As he turned to face Celia again, however, a blinding white light consumed him, wrapping around him to return him to the present. It set him down heavily in his living room. The same one he had left, in the house he had rented when Celia asked for a divorce. His heart dropped, cracking in two when he realized this. He dropped his head into his hands as he set with his back against the wall, mourning the loss of the love of his life once more.

Then it happened. A voice rose up from the kitchen, “Billy, is it that you? Are you playing fetch inside again?” William’s heart jumped back together, gluing itself back into a whole, as he heard footsteps headed his way. Looking up, he broke into the loudest, most bellyaching laughter of his life. There before him stood his lovely wife, her blue, blue eyes staring down at him in confusion. They had a dog. And a house, not their dingy little apartment. When his eyes roamed from her face down, they widened as they landed on her belly.
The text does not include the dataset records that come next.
$ cat /design/flow/run.sh
#!/bin/bash
# OpenROAD 26Q1-2900-gdf79404cd8, Yosys 0.63+post, stock flow scripts
make -C /OpenROAD-flow-scripts/flow DESIGN_CONFIG=/design/flow/config.mk WORK_HOME=/design/flow/orfs finish
$ cat /design/flow/config.mk
export PLATFORM = sky130hd
export DESIGN_NAME = FIFO
export DESIGN_NICKNAME = FIFO
export VERILOG_FILES = /design/flow/design.v
export SDC_FILE = /design/flow/constraint.sdc
export NUM_CORES = 4
export LEC_CHECK = 1
export CORE_UTILIZATION = 50
export SYNTH_MEMORY_MAX_BITS = 65536
$ cat /design/flow/constraint.sdc
current_design FIFO

set clk_period 12.5
set clk_io_pct 0.2

create_clock -name clk0 -period $clk_period [get_ports {clk}]

set non_clock_inputs [all_inputs -no_clocks]
set_input_delay [expr $clk_period * $clk_io_pct] -clock clk0 $non_clock_inputs
set_output_delay [expr $clk_period * $clk_io_pct] -clock clk0 [all_outputs]
$ cat /design/flow/design.v
`timescale 1ns / 1ps
module FIFO(
input clk,rst, write_en, read_en,
input [31:0] data_in,
output reg [31:0] data_out,
output reg [7:0] counter,  
output reg empty, full );  
parameter width = 32;  
parameter depth = 256;  
reg read_address, write_address;
reg [width-1:0] memory [0:depth-1];
always @(counter) begin  
full = (counter == 32) ? 1'b1 : 1'b0;
empty = (counter == 0) ? 1'b1 : 1'b0;
end
always @(posedge clk or negedge rst) 
begin
    if (~rst)
        counter <= 0;
    else if (~full && write_en)
        counter <= counter + 1;  
    else if (~empty && read_en)
        counter <= counter - 1;  
    else 
        counter <= counter;   
end
always @(posedge clk or negedge rst)
begin
    if (~rst) begin
        read_address <= 0;  
        write_address <= 0;  
    end
    else begin
        if (~full && write_en)
            write_address <= write_address + 1;  
        else
            write_address <= write_address;  
        if (~empty && read_en)
            read_address <= read_address + 1;  
        else
            read_address <= read_address;  
        end
end
always @(posedge clk or negedge rst) 
begin
    if (~rst)
        data_out <= 0;
    else if (~empty && read_en)  
        data_out <= memory[read_address];  
    else
    data_out <= data_out;  
end
always @(posedge clk)  
begin
    if (~full && write_en)  
        memory[write_address] <= data_in;  
    else
        memory[write_address] <= memory[write_address];  
end
endmodule
==> ./run.sh <==
#!/bin/bash
# OpenROAD 26Q1-2900-gdf79404cd8, Yosys 0.63+post, stock flow scripts
make -C /OpenROAD-flow-scripts/flow DESIGN_CONFIG=/design/flow/config.mk WORK_HOME=/design/flow/orfs finish
==> ./config.mk <==
export PLATFORM = sky130hd
export DESIGN_NAME = controller
export DESIGN_NICKNAME = controller
export VERILOG_FILES = /design/flow/design.v
export SDC_FILE = /design/flow/constraint.sdc
export NUM_CORES = 4
export LEC_CHECK = 1
export CORE_UTILIZATION = 50
==> ./constraint.sdc <==
current_design controller

set clk_period 109.1
set clk_io_pct 0.2

create_clock -name clk0 -period $clk_period [get_ports {clk}]

set non_clock_inputs [all_inputs -no_clocks]
set_input_delay [expr $clk_period * $clk_io_pct] -clock clk0 $non_clock_inputs
set_output_delay [expr $clk_period * $clk_io_pct] -clock clk0 [all_outputs]
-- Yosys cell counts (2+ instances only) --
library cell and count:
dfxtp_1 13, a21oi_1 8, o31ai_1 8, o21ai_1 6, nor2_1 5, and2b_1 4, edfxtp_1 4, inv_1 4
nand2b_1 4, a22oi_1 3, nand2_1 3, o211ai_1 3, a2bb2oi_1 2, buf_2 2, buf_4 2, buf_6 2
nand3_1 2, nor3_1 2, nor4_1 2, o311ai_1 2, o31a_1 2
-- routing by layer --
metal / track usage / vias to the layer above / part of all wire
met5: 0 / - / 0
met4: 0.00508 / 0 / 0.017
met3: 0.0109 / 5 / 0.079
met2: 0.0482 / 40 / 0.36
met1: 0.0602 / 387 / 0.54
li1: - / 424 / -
Baby Darby was happening after all.

“Oh, stop it, Billy!” Celia chuckled, smacking his head in her playful, loving manner. “You don’t have to tell me every time I walk into the room how stunning I look pregnant. Dinner’s almost ready. Why don’t you come help me finish up?”

Her voice trailed off as she left the room, poor William still shocked on the ground. After a brief moment’s pause and reflection—it had actually worked after all!—he pulled himself to his feet and followed her into the kitchen. He would not waste his second chance at a happy family.

No matter what it took.


The prompt: a character who has nothing to lose, with the ability to go back in time and change one thing.